The 2D structure of substrates used for docking analysis. I) Benzene, II) O-xylem, III) Toluene, IV) Fluorene, V) Naphthalene, VI) Carbazol, VII) Pyrene, VIII) Dibenzothiophene, IX) Anthracene, X) Phenanthrene, XII) Biphenyl and XII) Chrysene.

Figure 6

The molecular interaction of substrate with Catechol- 2, 3-dioxygenase. a) Benzene b) O-xylene c) Toluene d) Fluorene e) Napthalene and f) Carbazole interacting with Fe atom in the active site. Fe atom shown in Spear format and the interacting residues are shown in stick format colored by heteroatom, whereas the substrates are shown in yellow color. The hydrogen bond formed between coordinated active site residues with Fe atoms are shown in dashed line. The π-π stacking interactions are shown in dark line. These figures are prepared using chimera software

Figure 7

The molecular interaction of substrate with Catechol 2, 3-dioxygenase. a) Pyrene, b) Dibenzothiophene, c) Anthracene, d) Phenanthrene, e) Biphenyl and f) Chrysene interacting with Fe atom in the active site.

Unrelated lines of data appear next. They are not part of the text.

## config.mk

```make
export PLATFORM = sky130hd
export DESIGN_NAME = snoop_bus_arbiter
export DESIGN_NICKNAME = d
export VERILOG_FILES = /design/src/rtl/snoop_bus_arbiter.sv
export SDC_FILE = /design/constraint.sdc
export NUM_CORES = 1
export LEC_CHECK = 0
export BUFFER_PORTS_ARGS = -buffer_cell sky130_fd_sc_hd__buf_2
export CORE_AREA = 2 2 57 80
export DETAILED_ROUTE_END_ITERATION = 16
export DIE_AREA = 0 0 59 82
export GPL_TIMING_DRIVEN = 1
export PLACE_DENSITY = 0.76
export RECOVER_POWER = 25
export SLEW_MARGIN = 20
export SYNTH_ARGS = -nofsm -noshare
export SYNTH_HDL_FRONTEND = slang
export SYNTH_SLANG_ARGS = --single-unit
```

## constraint.sdc

```tcl
create_clock -name clock -period 2.4 [get_ports clock]
set_input_delay 0.24 -clock clock [delete_from_list [all_inputs] [get_ports clock]]
set_output_delay 0.24 -clock clock [all_outputs]
set_load 0.01 [all_outputs]
```

## src/rtl/snoop_bus_arbiter.sv

```systemverilog
// Shared-bus controller for a snooping MSI system: round-robin grant, broadcast,
// snoop-ack collection, optional owner write-back and completion pulse.
module snoop_bus_arbiter #(
  parameter int N_CACHES = 4,
  parameter int ADDR_W   = 8,
  parameter int SRC_W    = 2
) (
  input  logic                       clock,
  input  logic                       reset,
  input  logic [N_CACHES-1:0]        req,
  input  logic [2*N_CACHES-1:0]      req_op,
  input  logic [ADDR_W*N_CACHES-1:0] req_addr,
  input  logic [N_CACHES-1:0]        snoop_ack,
  input  logic [N_CACHES-1:0]        snoop_wb,
  input  logic                       wb_done,
  output logic [N_CACHES-1:0]        grant,
  output logic                       bus_valid,
  output logic [1:0]                 bus_op,
  output logic [ADDR_W-1:0]          bus_addr,
  output logic [SRC_W-1:0]           bus_src,
  output logic [N_CACHES-1:0]        done,
  output logic                       busy,
  output logic                       err
);

  typedef enum logic [2:0] {S_IDLE, S_BCAST, S_SNOOP, S_WB, S_DONE} state_e;

  localparam logic [1:0] OP_INV   = 2'b10;
  localparam logic [1:0] OP_EMPTY = 2'b11;

  state_e                state_q, state_d;
  logic [SRC_W-1:0]      ptr_q, ptr_d;
  logic [SRC_W-1:0]      src_q, src_d;
  logic [1:0]            op_q, op_d;
  logic [ADDR_W-1:0]     addr_q, addr_d;
  logic [N_CACHES-1:0]   ackAcc_q, ackAcc_d;
  logic [N_CACHES-1:0]   wbAcc_q, wbAcc_d;
  logic [N_CACHES-1:0]   grant_q, grant_d;
  logic                  busValid_q, busValid_d;
  logic [N_CACHES-1:0]   done_q, done_d;
  logic                  err_q, err_d;

  logic [N_CACHES-1:0]   eligible;
  logic                  found;
  logic [SRC_W-1:0]      selIdx;
  logic [N_CACHES-1:0]   ackNow, wbNow;
  logic                  allAcked, multiWb, protoErr;
  logic [SRC_W-1:0]      ptrNext;

  always_comb begin
    eligible = '0;
    for (int i = 0; i < N_CACHES; i++) begin
      eligible[i] = req[i] && (req_op[2*i +: 2] != OP_EMPTY);
    end
  end

  // First eligible requester scanning upward from the round-robin pointer.
  always_comb begin
    found  = 1'b0;
    selIdx = '0;
    for (int k = 0; k < N_CACHES; k++) begin
      if (!found && eligible[(int'(ptr_q) + k) % N_CACHES]) begin
        found  = 1'b1;
        selIdx = SRC_W'((int'(ptr_q) + k) % N_CACHES);
      end
    end
  end

  // grant_q is one-hot on the owner, so it doubles as the mask of ignored bits.
  assign ackNow   = ackAcc_q | (snoop_ack & ~grant_q);
  assign wbNow    = wbAcc_q | (snoop_ack & snoop_wb & ~grant_q);
  assign allAcked = &(ackNow | grant_q);
  assign multiWb  = |(wbNow & (wbNow - 1'b1));
  assign protoErr = multiWb || ((|wbNow) && (op_q == OP_INV));
  assign ptrNext  = (src_q == SRC_W'(N_CACHES - 1)) ? '0 : src_q + 1'b1;

  always_comb begin
    state_d    = state_q;
    ptr_d      = ptr_q;
    src_d      = src_q;
    op_d       = op_q;
    addr_d     = addr_q;
    ackAcc_d   = ackAcc_q;
    wbAcc_d    = wbAcc_q;
    grant_d    = grant_q;
    busValid_d = 1'b0;
    done_d     = '0;
    err_d      = err_q;
    case (state_q)
      S_IDLE: begin
        if (found) begin
          src_d      = selIdx;
          op_d       = req_op[2*selIdx +: 2];
          addr_d     = req_addr[ADDR_W*selIdx +: ADDR_W];
          grant_d    = N_CACHES'(1) << selIdx;
          busValid_d = 1'b1;
          state_d    = S_BCAST;
        end
      end
      S_BCAST: begin
        ackAcc_d = '0;
        wbAcc_d  = '0;
        state_d  = S_SNOOP;
      end
      S_SNOOP: begin
        ackAcc_d = ackNow;
        wbAcc_d  = wbNow;
        if (protoErr) err_d = 1'b1;
        if (allAcked) begin
          if ((|wbNow) && !protoErr) begin
            state_d = S_WB;
          end else begin
            state_d = S_DONE;
            done_d  = grant_q;
          end
        end
      end
      S_WB: begin
        if (wb_done) begin
          state_d = S_DONE;
          done_d  = grant_q;
        end
      end
      S_DONE: begin
        grant_d = '0;
        ptr_d   = ptrNext;
        state_d = S_IDLE;
      end
      default: state_d = S_IDLE;
    endcase
  end

  always_ff @(posedge clock) begin
    if (reset) begin
      state_q    <= S_IDLE;
      ptr_q      <= '0;
      src_q      <= '0;
      op_q       <= OP_EMPTY;
      addr_q     <= '0;
      ackAcc_q   <= '0;
      wbAcc_q    <= '0;
      grant_q    <= '0;
      busValid_q <= 1'b0;
      done_q     <= '0;
      err_q      <= 1'b0;
    end else begin
      state_q    <= state_d;
      ptr_q      <= ptr_d;
      src_q      <= src_d;
      op_q       <= op_d;
      addr_q     <= addr_d;
      ackAcc_q   <= ackAcc_d;
      wbAcc_q    <= wbAcc_d;
      grant_q    <= grant_d;
      busValid_q <= busValid_d;
      done_q     <= done_d;
      err_q      <= err_d;
    end
  end

  assign grant     = grant_q;
  assign bus_valid = busValid_q;
  assign bus_op    = op_q;
  assign bus_addr  = addr_q;
  assign bus_src   = src_q;
  assign done      = done_q;
  assign busy      = (state_q != S_IDLE);
  assign err       = err_q;

endmodule

```

==> reports/metrics.sh, run 1 <==
OUTCOME='completed'
SYN_AREA_PER_CELL_UM2=9.180
POWER_SWITCHING_mW=0.8961
HOLD_BUFFERS=0
INSERTION_DELAY_PS=290
DESIGN.DIE.AREA_UM2=4838
NUMCTSBUFFERS=5
POST-SYNTH-TOP-AREA-CELL='dfxtp_1'
POST_SYNTH_EDFFS=0
SWITCHING_SHARE_PCT=37.76
POSTSYNTH.TOPFLOPCELL='dfxtp_1'
DIODES=0
M2_GR_USAGE_PCT=38.56
HTREE_LEVELS=2
CAP_VIOL_MAX_COUNT=0
FINAL_CELL_COUNT_NO_FILL=333
CLOCKBUFFERDEPTH=2
FMAX_GHz=0.4515
NETLIST_TOP_CELLS_AREA='dfxtp_1, mux4_2, a21oi_1'
YOSYS.CELL_COUNT.TOP_TYPE='dfxtp_1'
FINAL_CRITICAL_PATH_SETUP_SLACK_PS=184.9
POWER.INTERNAL_mW=1.477
SEQ_POWER_SHARE_PCT=35.7
GR-MAX-USAGE-LAYER='met2'
FINAL.MIN_CLOCK_PERIOD_PS=2215
DRT_ITER0_DRC=116
WORST_REG2REG_PATH_STARTPOINT='grant[1]'
GR-TOTAL-OVERFLOW=0
STATIC-LEAKAGE-POWER_nW=1.028
FP-ROW-COUNT=28
FIRST_GLOBAL_VIAS=1850
FINCLKSKEW_PS=4.812
TIMING.SETUP.TNS_PS=0
SYNTHESIS.INSTANCES=202
POST_DP_CELL_AREA_UM2=2328
FINAL_COUNT_OF_HOLD_TIMING_VIOLATIONS=0
POWERDENSITY_nW_PER_UM2=977.3
GLOBALPLACE.CONGESTION=0.8412
ROUTED-VIA-COUNT=1873
MAX_SLEW.WORST_PIN.SLEW_PS=617.6
SLEW_HEADROOM_PCT=58.67
FINAL_CELL_AREA_UM2=2429
CRITPATHCAPTURE='state_q[1]'
WORSTPATHCELLLIST='buf_4, and3b_2, a2111oi_0, buf_4, nand3b_1, a311oi_1, nand2_1, a211oi_1'
YS_SEQ_AREA_SHARE_PCT=37.79
POWER.SHARE.CLOCK_PCT=19.6
DP.CELLS=325
FIN_HOLD_WS_PS=222.7
HOLD_PATH_CLASS='in2reg'
ASYNC_RESET_FF_SHARE_PCT=0
YOSYS.AREA.TOP_TYPE_SHARE_PCT=37.79
YS_TYPES=47
WORST-PATH-MAX-FANOUT=5
N_FILL_CELL=385
GRT_SETUP_UNREPAIRED='false'
DIE_X_UM=59
PORT_BUFFERS=77
CRITICAL_PATH.MOST_COMMON_CELL='buf_4'
TIMING.RR.END='state_q[1]'
INITIAL_CORE_UTIL_PCT=44.85
INITIAL_DRT_PASS_ITERATIONS=4
WORST_SETUP_PATH_END_KIND='register'
SYNTH_SEQ_CELLS=35
WIRELENGTH_UM=4956
WORSTSETUPSTARTPOINT='grant[1]'
CP-START-KIND='register'
IO_PINS=78
COREAREA_UM2=4134
CLK_PIN_SLEW_PS=70
POSTSYNTHNETCOUNT=258
GRT_USAGE_PCT=22.15
SYNTH_AREA_UM2=1854
DRT.ANTENNA.VIOLATING_NETS=0
PIN_COUNT_OF_THE_BIGGEST_NET_ENTERING_GLOBAL_ROUTING=25
COMB_POWER_SHARE_PCT=44.7
TIMING.FINAL.SETUP_VIOLATIONS=0
GRT_PASS1_WL_UM=8073
DATA_ARRIVAL_TIME_OF_THE_CRITICAL_PATH_PS=2420
TIMING_MAX_TRANSITION_VIOLATIONS_FINAL=0
GRT_USE_MET3_PCT=4.252
NUMCLOCKSINKS=35
CRITICAL-PATH-SLOWEST-CELL='a311oi_1'
NETLIST_TOP_CELLS_COUNT='dfxtp_1, a21oi_1, nor2_1, nor2b_1, nor3_1'
TIMING.SETUP.CRITICAL_PATH_CLASS='reg2reg'
ANTENNA_FOUND_INITIAL=0
REGISTER_TO_REGISTER_PATH_SETUP_SLACK_PS=180
WORST_IR_DROP_VDD_mV=0.5240
ROUTED_VIA_DENSITY=5.625
WORST_EP_REQUIRED_TIME_PS=2610
DETAILED_PLACER_S_ENDING_HPWL_UM=3831
FINAL_LAYOUT_SIZE_SUFFIX_GT1_SHARE_PCT=34.38
LAYOUT.NETS=343
FP.DIEH_UM=82
GLOBAL_ROUTE.USAGE.MET1_PCT=25.29
REMAINING_ROUTING_DRC_VIOLATIONS=0
CRITICAL_PATH.MAX_STAGE_DELAY_PS=440
PRECTSSETUPSLACK_PS=52.25
AREA_DELTA_SYNTH_FINAL_PCT=30.97
CLOCK_TREE.ROOT_CELL='clkbuf_8'
DETAIL_ROUTE.WL_PER_CELL_UM=14.88
TIMING.FINAL.CRIT_SHARE_PCT=92.29
YOSYSWARNINGS=0
REG2REG_DEPTH=8
CTS_TREE='built'
==> critical path, delay by kind of cell (launching register included) <==
kind / cells / cell delay [ps]
AO/OA/AOI/OAI: 3 / 1020
buffers and inverters: 2 / 330
flip-flops: 1 / 350
AND/OR/NAND/NOR: 3 / 430
==> placed cells by master, fill, tap and decap left out, types with 3 or more instances in the layout <==
cell type | synthesis | final
a21boi_0 | 3 | 3
nand3b_1 | 4 | 4
a21bo_2 | 3 | 3
a22o_1 | 8 | 8
and2_1 | 5 | 5
nor3_1 | 10 | 10
a31oi_1 | 4 | 4
a21oi_1 | 20 | 20
buf_2 | 2 | 63
nor2b_1 | 11 | 11
dfxtp_1 | 35 | 35
nand3_1 | 5 | 5
buf_4 | 1 | 9
or3_1 | 6 | 5
o31ai_1 | 3 | 3
a211oi_1 | 4 | 4
nor2_1 | 17 | 17
clkbuf_8 | 0 | 7
mux4_2 | 8 | 8
inv_1 | 6 | 6
clkbuf_1 | 3 | 15
nand2_1 | 7 | 7
and3_1 | 3 | 3
==> timing repair <==
item                                    in CTS  in global routing
resized for setup                            0                  3
endpoints found under the setup margin       0                  5
setup buffers                                0                  0
==> power groups by stage <==
stage | registers, mW | clock network [mW] | logic (mW)
2_1_floorplan | 0.877 | 0 | 0.696
3_3_place_gp | 0.847 | 0 | 1.02
3_5_place_dp | 0.851 | 0 | 1.05
4_1_cts | 0.842 | 0.475 | 1.06
5_1_grt | 0.863 | 0.500 | 1.17
6_report | 0.848 | 0.465 | 1.06
==> cells by family after synthesis <==
| kind of cell | count (synthesis) | share of synthesized area (%) |
|---|---|---|
| buffers and inverters | 15 | 4.183 |
| AND/OR/NAND/NOR | 79 | 23.21 |
| AO/OA/AOI/OAI | 61 | 22.81 |
| adder cells (fa/ha/maj) | 2 | 1.214 |
| multiplexers | 10 | 10.80 |
| flip-flops | 35 | 37.79 |
==> stage by stage <==
step / power (mW) / util (%)
floorplan: 1.573 / -
global placement: 1.872 / 56.33
detailed placement: 1.900 / 56.33
CTS: 2.372 / 58.75
global route: 2.534 / 58.75
finish: 2.373 / 58.75
==> sequential cells by signal, summed over array words and instances (netlist names), 3 cells and up <==
signal    flops
ackAcc_q      4
bus_addr      8
done          4
grant         4
state_q       3
wbAcc_q       4
==> layer usage <==
metal  up-vias  wire length [µm]
met1       866              1944
met2        65              2721
met3         9               211
met5         -                 0
li1        933                 -
met4         0                78
==> worst min-delay path by stage <==
stage                  from           to  slack (ps)  depth (start not counted)
2_1_floorplan         reset   state_q[2]         350                          1
3_3_place_gp            err          err         430                          2
3_5_place_dp            err          err         440                          2
4_1_cts        snoop_ack[1]  ackAcc_q[1]         220                          3
5_1_grt        snoop_ack[2]  ackAcc_q[2]         240                          3
6_report       snoop_ack[1]  ackAcc_q[1]         220                          3
==> final cells by class <==
cell class	count	area [µm²]	share of cell area (%)
multi-input combinational	152	1094	45.03
sequential	35	700.7	28.85
timing repair buffer	87	455.4	18.75
inverter	6	22.52	0.9274
tap	45	56.30	2.318
clock buffer	8	100.1	4.122
No activity file was read; power rests on OpenSTA's default activity.
==> inputs of run 2 (changes only) <==
--- a/config.mk
+++ b/config.mk
@@ -8,7 +8,9 @@
 export BUFFER_PORTS_ARGS = -buffer_cell sky130_fd_sc_hd__buf_2
-export CORE_AREA = 2 2 57 80
+export CELL_PAD_IN_SITES_DETAIL_PLACEMENT = 0
+export CELL_PAD_IN_SITES_GLOBAL_PLACEMENT = 2
+export CORE_AREA = 2 2 71 100
 export DETAILED_ROUTE_END_ITERATION = 16
-export DIE_AREA = 0 0 59 82
+export DIE_AREA = 0 0 73 102
 export GPL_TIMING_DRIVEN = 1
-export PLACE_DENSITY = 0.76
+export PLACE_DENSITY_LB_ADDON = 0.1
 export RECOVER_POWER = 25
==> constraint.sdc (replaced) <==
create_clock -name clock -period 2.6 [get_ports clock]
set_input_delay 0.26 -clock clock [delete_from_list [all_inputs] [get_ports clock]]
set_output_delay 0.26 -clock clock [all_outputs]
set_load 0.02 [all_outputs]
==> run 2 against run 1 <==
  * Largest cell class unchanged
  * Maximum frequency is 1.9% lower
  * Worst hold slack better by 33 ps
  * Critical endpoint is now bus_addr[2]
  * Wire length is 16% higher
  * Sequential cell count stayed put
  * Global-route usage is 5.9 points lower
  * Clock skew is 0.89 ps higher
  * First-iteration DRC count is 70% lower
  * Non-clock buffer count is 7 higher
  * Largest power group unchanged
  * Clock-buffer cell count is 1 lower
  * Clock power is 6.0% lower
  * Register-to-register slack better by 160 ps
==> reports/metrics.sh, run 2 (synthesis gave the netlist of run 1 again) <==
WIRELENGTH_UM=5751  # +16%
WORSTPATHCELLLIST='nor3_1, or3_1, o31a_1, or3_1, nor2_2, a22o_1'
WORST_IR_DROP_VDD_mV=0.2726  # -48%
POWER.SHARE.CLOCK_PCT=18.8  # -0.8 points
REGISTER_TO_REGISTER_PATH_SETUP_SLACK_PS=340  # +160 ps
TIMING.FINAL.SETUP_VIOLATIONS=0  # unchanged
CRITICAL_PATH.MAX_STAGE_DELAY_PS=560  # +120 ps
FINAL_COUNT_OF_HOLD_TIMING_VIOLATIONS=0  # unchanged
FINAL.MIN_CLOCK_PERIOD_PS=2258  # +42.89 ps
HOLD_PATH_CLASS='in2reg'
WORST_SETUP_PATH_END_KIND='register'
MOSTFREQUENTLAYOUTCELL='buf_2'
FINCLKSKEW_PS=5.702  # +0.8901 ps
WORSTPATHBUFFERINVERTERCOUNT=0  # -2
CLOCK_TREE.ROOT_CELL='clkbuf_8'
CAP_VIOL_MAX_COUNT=0  # unchanged
DETAIL_ROUTE.WL_PER_CELL_UM=15.59  # +4.7%
ANTENNA_FOUND_INITIAL=0  # unchanged
DRT_ITER0_DRC=35  # -70%
DATA_ARRIVAL_TIME_OF_THE_CRITICAL_PATH_PS=2490  # +70 ps
FINAL_CELL_COUNT_NO_FILL=369  # +11%
POST_CTS_BUFFERS=0  # unchanged
DIE_X_UM=73  # +24%
GRT_PASS1_WL_UM=9363  # +16%
FINALCOREUTILIZATION_PCT=38.37  # -20 points
POWERDENSITY_nW_PER_UM2=928.8  # -5.0%
CP_TOP_FAMILY='simple AND/OR/NAND/NOR gates'
NUMCTSBUFFERS=5  # unchanged
WORST_REG2REG_PATH_STARTPOINT='ackAcc_q[1]'
TIMING.FINAL.CRIT_SHARE_PCT=86.84  # -5.5 points
WORSTSETUPSTARTPOINT='ackAcc_q[1]'
FP.DIEH_UM=102  # +24%
SLEW_HEADROOM_PCT=51.64  # -7.0 points
TIMING.SETUP.CRITICAL_PATH_CLASS='reg2reg'
LAYOUT.NETS=350  # +2.0%
CRITICAL-PATH-SLOWEST-CELL='or3_1'
STATIC-LEAKAGE-POWER_nW=1.061  # +3.2%
HTREE_LEVELS=2  # unchanged
SEQ_POWER_SHARE_PCT=32.9  # -2.8 points
FINAL_LAYOUT_SIZE_SUFFIX_GT1_SHARE_PCT=35.25  # +0.88 points
POWER_SWITCHING_mW=0.9406  # +5.0%
REMAINING_ROUTING_DRC_VIOLATIONS=0  # unchanged
DRT.ANTENNA.VIOLATING_NETS=0  # unchanged
COREAREA_UM2=6525  # +58%
INITIAL_CORE_UTIL_PCT=28.42  # -16 points
ROUTED_VIA_DENSITY=5.108  # -9.2%
INITIAL_DRT_PASS_ITERATIONS=3  # -1
PORT_BUFFERS=77  # unchanged
ROUTED-VIA-COUNT=1885  # +0.64%
GATES_RESIZED_CTS_REPAIR=0  # unchanged
GR-TOTAL-OVERFLOW=0  # unchanged
INSERTION_DELAY_PS=280  # about the same
FINAL_CELL_AREA_UM2=2504  # +3.1%
NUMCLOCKSINKS=35  # unchanged
GRT_SETUP_UNREPAIRED='false'
DETAILED_PLACER_S_ENDING_HPWL_UM=4700  # +23%
DESIGN.DIE.AREA_UM2=7446  # +54%
DP.CELLS=361  # +11%
HOLD_BUFFERS=0  # unchanged
MIN-DELAY-START='snoop_ack[3]'
FIRST_GLOBAL_VIAS=1947  # +5.2%
WORST_EP_REQUIRED_TIME_PS=2830  # +220 ps
CP-START-KIND='register'
MAX_SLEW.WORST_PIN.SLEW_PS=719.0  # +101.4 ps
TIMING_MAX_TRANSITION_VIOLATIONS_FINAL=0  # unchanged
POWER.INTERNAL_mW=1.385  # -6.3%
DIODES=0  # unchanged
POST_DP_CELL_AREA_UM2=2417  # +3.8%
AREA_DELTA_SYNTH_FINAL_PCT=35.02
TIMING.SETUP.TNS_PS=0  # unchanged
FMAX_GHz=0.4429  # -1.9%
GLOBALPLACE.CONGESTION=0.7810  # -7.2%
LARGEST_REGISTER_FFS=8  # unchanged
FP-ROW-COUNT=35  # +25%
PIN_COUNT_OF_THE_BIGGEST_NET_ENTERING_GLOBAL_ROUTING=25  # unchanged
GRT_USAGE_PCT=16.21  # -5.9 points
CTS_TREE='built'
SWITCHING_SHARE_PCT=40.45  # +2.7 points
IO_PINS=78  # unchanged
CLK_PIN_SLEW_PS=70  # about the same
CLOCKBUFFERDEPTH=2  # unchanged
OUTCOME='completed'
COMB_POWER_SHARE_PCT=48.3  # +3.6 points
CRITICAL_PATH.MOST_COMMON_CELL='or3_1'
LAYOUT_COMMON_CELLS='buf_2, dfxtp_1, a21oi_1'
WORST-PATH-MAX-FANOUT=13  # +8
-- run 2: cell count changes in the layout (fill, tap and decap cells not counted), sizes merged --
cell      before  now
clkinvlp       0    1
buf           73   80
clkbuf        22   21
-- run 2: worst paths after layout --
kind	endpoint	cells past startpoint
worst max-delay path	bus_addr[2]	6
worst min-delay path	ackAcc_q[3]	3
worst max register to register	bus_addr[2]	6
worst min register to register	err	2
-- run 2: stage by stage --
stage                     setup WS (ps)  hold WS [ps]  power (mW)
after floorplan                   363.2         372.2       1.539
after global placement            136.9         436.1       1.940
after detailed placement          121.3         444.3       1.933
after CTS                         332.5         247.1       2.382
after global routing              82.67         260.9       2.504
final                             342.0         255.3       2.325
-- run 2: power by group through the flow --
stage / sequential (mW) / combinational [mW] / clock (mW)
2_1_floorplan: 0.886 / 0.653 / 0
3_3_place_gp: 0.775 / 1.16 / 0
3_5_place_dp: 0.778 / 1.15 / 0
4_1_cts: 0.767 / 1.16 / 0.454
5_1_grt: 0.787 / 1.24 / 0.475
6_report: 0.765 / 1.12 / 0.437
-- run 2: layer usage --
metal  GRT usage (%)  vias up  part of all wire [%]
met4           4.701        0                   1.2
li1                -      942                     -
met3           3.353        7                   4.1
met1           17.76      881                    40
met5               0        -                     0
met2           30.70       55                    55
-- run 2: layout make-up --
class | count | area (µm²)
fill | 699 | 4021
inverter | 6 | 22.52
tap | 74 | 92.59
clock buffer | 7 | 96.34
clock inverter | 1 | 7.507
multi-input combinational | 152 | 1076
sequential | 35 | 700.7
timing repair buffer | 94 | 508.0
-- run 2: worst register-to-register path, stage by stage, from the launching register on --
cell     delay, ps
dfxtp_1        340
nor3_1          50
or3_1          370
o31a_1         260
or3_1          560
nor2_2         420
a22o_1         210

Fe atom shown in Spear format and the interacting residues are shown in stick format colored by heteroatom, whereas the substrates are shown in yellow color. The hydrogen bond formed between coordinated active site residues with Fe atoms are shown in dashed line. The π-π stacking interactions are shown in dark line. These figures are prepared using chimera software.

Conclusion

In order to understand the mechanism of Catechol 2, 3- dioxygenase in the degradation of environmental pollutants, the three-dimensional structure was modeled and analyzed their stability through 10 ns molecular dynamics simulation studies. The validation results ERRAT shows 81.311 % overall quality factor. The compatibility score predicted by Verify3D explains the compatibility nature of modeled enzyme is quite same with the template structure. These two successive validation results suggest that the modeled structure is reliable one for further studies. In addition to that the 10 ns MD simulation also carried out to check the stability of modeled enzyme and shows it has lowest potential energy to sustain its three-dimensional structure. The docking studies of various petroleum hydrocarbons with Catechol 2,3-dioxygenase illustrates that except Chrysene and Pyrene all other are able to form strong interaction with H150, L152, W198, H206, H220, H252, I254, T255, Y261, E271, L276 and F309 with free energy of binding ranges from -4.63 to -1.20. Chrysene shows positive energy of binding with the active site of Fe, whereas the pyrene shows negative energy of binding, though it's docked far from the active site atom of Fe due to its larger molecular nature. Except pyrene all the substrates has close contact with Fe atom with a distance ranges from 1.67 to 2.43 Å and also made a strong π-π stacking interaction with H252 by the distance ranges from 3.40 to 3.90 Å. In conclusion all the substrate except Chrysene is made good interaction with active site residues which in turn suggest that this enzyme is capable of metabolizing these aforementioned compounds.